Naphthalimide-Modified Tridentate Platinum(II) Complexes: Synthesis, Characterization, and Application in Singlet Oxygen Generation

Singlet oxygen (1O2), representing an important reactive oxygen species, has promising applications in biomedical, material, and environmental sciences. Photosensitized production of 1O2 using organic dyes is highly desirable and the exploration of highly efficient photosensitizers has received considerable attention. Herein, two tridentate Pt(II) complexes, i.e., cationic 1(PF6) and neutral 2, modified with the ethynylnaphthalimide chromophore, were designed and prepared for the application in 1O2 generation. Spectroscopic studies and computational results suggest that 1(PF6) and 2 display the lowest-energy absorption bands centered at 435–465 nm with the molar extinction coefficients of 0.6–3.2 × 104 M−1 cm−1, originating from the singlet ligand-to-ligand charge transfer (1LLCT) and a mixture of 1LLCT and singlet ligand-centered (LC) transitions, respectively. Moreover, they show similar phosphorescence at 620–640 nm assigned to the Pt-perturbed triplet LC emission of the ethynylnaphthalimide moiety.
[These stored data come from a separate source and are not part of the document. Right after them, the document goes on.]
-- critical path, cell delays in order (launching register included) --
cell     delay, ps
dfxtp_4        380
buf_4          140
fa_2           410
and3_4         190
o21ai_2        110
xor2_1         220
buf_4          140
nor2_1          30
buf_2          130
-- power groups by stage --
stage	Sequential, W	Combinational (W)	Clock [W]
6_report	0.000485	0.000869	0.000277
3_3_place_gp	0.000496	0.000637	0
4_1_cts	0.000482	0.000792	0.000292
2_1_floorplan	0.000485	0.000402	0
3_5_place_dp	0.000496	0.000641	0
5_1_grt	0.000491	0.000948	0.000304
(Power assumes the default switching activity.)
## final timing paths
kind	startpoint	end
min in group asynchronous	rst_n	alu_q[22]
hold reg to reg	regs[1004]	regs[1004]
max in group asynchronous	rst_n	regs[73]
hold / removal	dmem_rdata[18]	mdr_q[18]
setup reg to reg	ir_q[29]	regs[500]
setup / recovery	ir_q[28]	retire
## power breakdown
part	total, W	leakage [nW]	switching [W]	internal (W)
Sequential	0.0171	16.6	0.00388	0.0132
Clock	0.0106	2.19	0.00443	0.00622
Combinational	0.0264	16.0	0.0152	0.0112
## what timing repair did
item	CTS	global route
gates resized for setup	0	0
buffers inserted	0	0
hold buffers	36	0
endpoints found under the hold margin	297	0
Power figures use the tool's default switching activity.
**src/rtl/shifter_pkg.sv**
```systemverilog
// Shared definitions for the pipelined barrel shifter: mode encodings and
// the mapping of log-shifter layers onto pipeline stages.
package shifter_pkg;

    localparam logic [2:0] MODE_SRA  = 3'b000;
    localparam logic [2:0] MODE_SRL  = 3'b001;
    localparam logic [2:0] MODE_SLL  = 3'b010;
    localparam logic [2:0] MODE_SLL2 = 3'b011;
    localparam logic [2:0] MODE_ROR  = 3'b100;
    localparam logic [2:0] MODE_ROL  = 3'b101;

    // Pipeline stage that holds layer k when SHW layers are spread over STAGES stages.
    function automatic int stage_of(input int k, input int stages, input int shw);
        return (k * stages) / shw;
    endfunction

endpackage

```
**src/rtl/shift_layer.sv**
```systemverilog
// One combinational layer of the log shifter: shifts or rotates by DIST when
// its shift-amount bit is set, and updates the candidate carry-out bit.
module shift_layer
    import shifter_pkg::*;
#(
    parameter int WIDTH = 32,
    parameter int DIST  = 1
) (
    input  logic [WIDTH-1:0] data_i,
    input  logic [2:0]       mode_i,
    input  logic             fill_i,
    input  logic             sh_i,
    input  logic             carry_i,
    output logic [WIDTH-1:0] data_o,
    output logic             carry_o
);

    always_comb begin
        data_o  = data_i;
        carry_o = carry_i;
        if (sh_i) begin
            // The last bit leaving this layer is the carry candidate; later layers overwrite it.
            case (mode_i)
                MODE_SRA: begin
                    data_o  = {{DIST{fill_i}}, data_i[WIDTH-1:DIST]};
                    carry_o = data_i[DIST-1];
                end
                MODE_SRL: begin
                    data_o  = {{DIST{1'b0}}, data_i[WIDTH-1:DIST]};
                    carry_o = data_i[DIST-1];
                end
                MODE_ROR: begin
                    data_o  = {data_i[DIST-1:0], data_i[WIDTH-1:DIST]};
                    carry_o = data_i[DIST-1];
                end
                MODE_SLL, MODE_SLL2: begin
                    data_o  = {data_i[WIDTH-DIST-1:0], {DIST{1'b0}}};
                    carry_o = data_i[WIDTH-DIST];
                end
                MODE_ROL: begin
                    data_o  = {data_i[WIDTH-DIST-1:0], data_i[WIDTH-1:WIDTH-DIST]};
                    carry_o = data_i[WIDTH-DIST];
                end
                default: ;
            endcase
        end
    end

endmodule

```
**src/rtl/shifter_pipe.sv**
```systemverilog
// Pipelined log shifter with rotate modes, carry/zero flags and a
// valid/ready handshake; SHW layers are distributed over STAGES registers.
module shifter_pipe
    import shifter_pkg::*;
#(
    parameter int   WIDTH  = 32,
    parameter int   STAGES = 2,
    localparam int  SHW    = $clog2(WIDTH)
) (
    input  logic             clk,
    input  logic             rst_n,
    input  logic             in_valid,
    output logic             in_ready,
    input  logic [WIDTH-1:0] a,
    input  logic [SHW-1:0]   b,
    input  logic [2:0]       mode,
    output logic             out_valid,
    input  logic             out_ready,
    output logic [WIDTH-1:0] c,
    output logic             carry,
    output logic             zero
);

    logic [WIDTH-1:0] dat_q [STAGES];
    logic [WIDTH-1:0] dat_d [STAGES];
    logic             cy_q  [STAGES];
    logic             cy_d  [STAGES];
    logic             vld_q [STAGES];
    logic             vld_d [STAGES];
    logic [2:0]       mode_q[STAGES];
    logic [SHW-1:0]   b_q   [STAGES];
    logic             sign_q[STAGES];
    logic             zero_q;

    logic [WIDTH-1:0] src_dat [STAGES];
    logic             src_cy  [STAGES];
    logic [2:0]       src_mode[STAGES];
    logic [SHW-1:0]   src_b   [STAGES];
    logic             src_sign[STAGES];

    logic [WIDTH-1:0] lin_dat [SHW];
    logic [WIDTH-1:0] lout_dat[SHW];
    logic             lin_cy  [SHW];
    logic             lout_cy [SHW];

    logic [STAGES-1:0] unused_pipe;
    logic              en;

    // Single global advance: the whole pipe moves or the whole pipe holds.
    assign en       = !out_valid || out_ready;
    assign in_ready = en;

    for (genvar s = 0; s < STAGES; s++) begin : g_stage
        if (s == 0) begin : g_head
            assign src_dat[s]  = a;
            assign src_cy[s]   = 1'b0;
            assign src_mode[s] = mode;
            assign src_b[s]    = b;
            assign src_sign[s] = a[WIDTH-1];
            assign vld_d[s]    = in_valid;
        end else begin : g_body
            assign src_dat[s]  = dat_q[s-1];
            assign src_cy[s]   = cy_q[s-1];
            assign src_mode[s] = mode_q[s-1];
            assign src_b[s]    = b_q[s-1];
            assign src_sign[s] = sign_q[s-1];
            assign vld_d[s]    = vld_q[s-1];
        end
        assign unused_pipe[s] = ^{mode_q[s], b_q[s], sign_q[s]};
    end

    for (genvar k = 0; k < SHW; k++) begin : g_layer
        localparam int S     = stage_of(k, STAGES, SHW);
        localparam bit FIRST = (k == 0) || (stage_of(k - 1, STAGES, SHW) != S);
        localparam bit LAST  = (k == SHW - 1) || (stage_of(k + 1, STAGES, SHW) != S);

        if (FIRST) begin : g_from_stage
            assign lin_dat[k] = src_dat[S];
            assign lin_cy[k]  = src_cy[S];
        end else begin : g_from_layer
            assign lin_dat[k] = lout_dat[k-1];
            assign lin_cy[k]  = lout_cy[k-1];
        end

        shift_layer #(
            .WIDTH (WIDTH),
            .DIST  (1 << k)
        ) u_layer (
            .data_i  (lin_dat[k]),
            .mode_i  (src_mode[S]),
            .fill_i  (src_sign[S]),
            .sh_i    (src_b[S][k]),
            .carry_i (lin_cy[k]),
            .data_o  (lout_dat[k]),
            .carry_o (lout_cy[k])
        );

        if (LAST) begin : g_to_reg
            assign dat_d[S] = lout_dat[k];
            assign cy_d[S]  = lout_cy[k];
        end
    end

    always_ff @(posedge clk or negedge rst_n) begin
        if (!rst_n) begin
            for (int s = 0; s < STAGES; s++) begin
                dat_q[s]  <= '0;
                cy_q[s]   <= 1'b0;
                vld_q[s]  <= 1'b0;
                mode_q[s] <= '0;
                b_q[s]    <= '0;
                sign_q[s] <= 1'b0;
            end
            zero_q <= 1'b0;
        end else if (en) begin
            for (int s = 0; s < STAGES; s++) begin
                dat_q[s]  <= dat_d[s];
                cy_q[s]   <= cy_d[s];
                vld_q[s]  <= vld_d[s];
                mode_q[s] <= src_mode[s];
                b_q[s]    <= src_b[s];
                sign_q[s] <= src_sign[s];
            end
            zero_q <= (dat_d[STAGES-1] == '0);
        end
    end

    assign out_valid = vld_q[STAGES-1];
    assign c         = dat_q[STAGES-1];
    assign carry     = cy_q[STAGES-1];
    assign zero      = zero_q;

endmodule

```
Thanks to the relatively long phosphorescence lifetimes, these complexes exhibit O2-dependent phosphorescence intensities with good reversibility and stability. They are able to behave as efficient triplet photosensitizers to promote the 1O2 generation with high quantum yields (84–89%). This work indicates that the combination of an organic chromophore with Pt(II) complexes provides an effective method to obtain photosensitizers for 1O2 generation.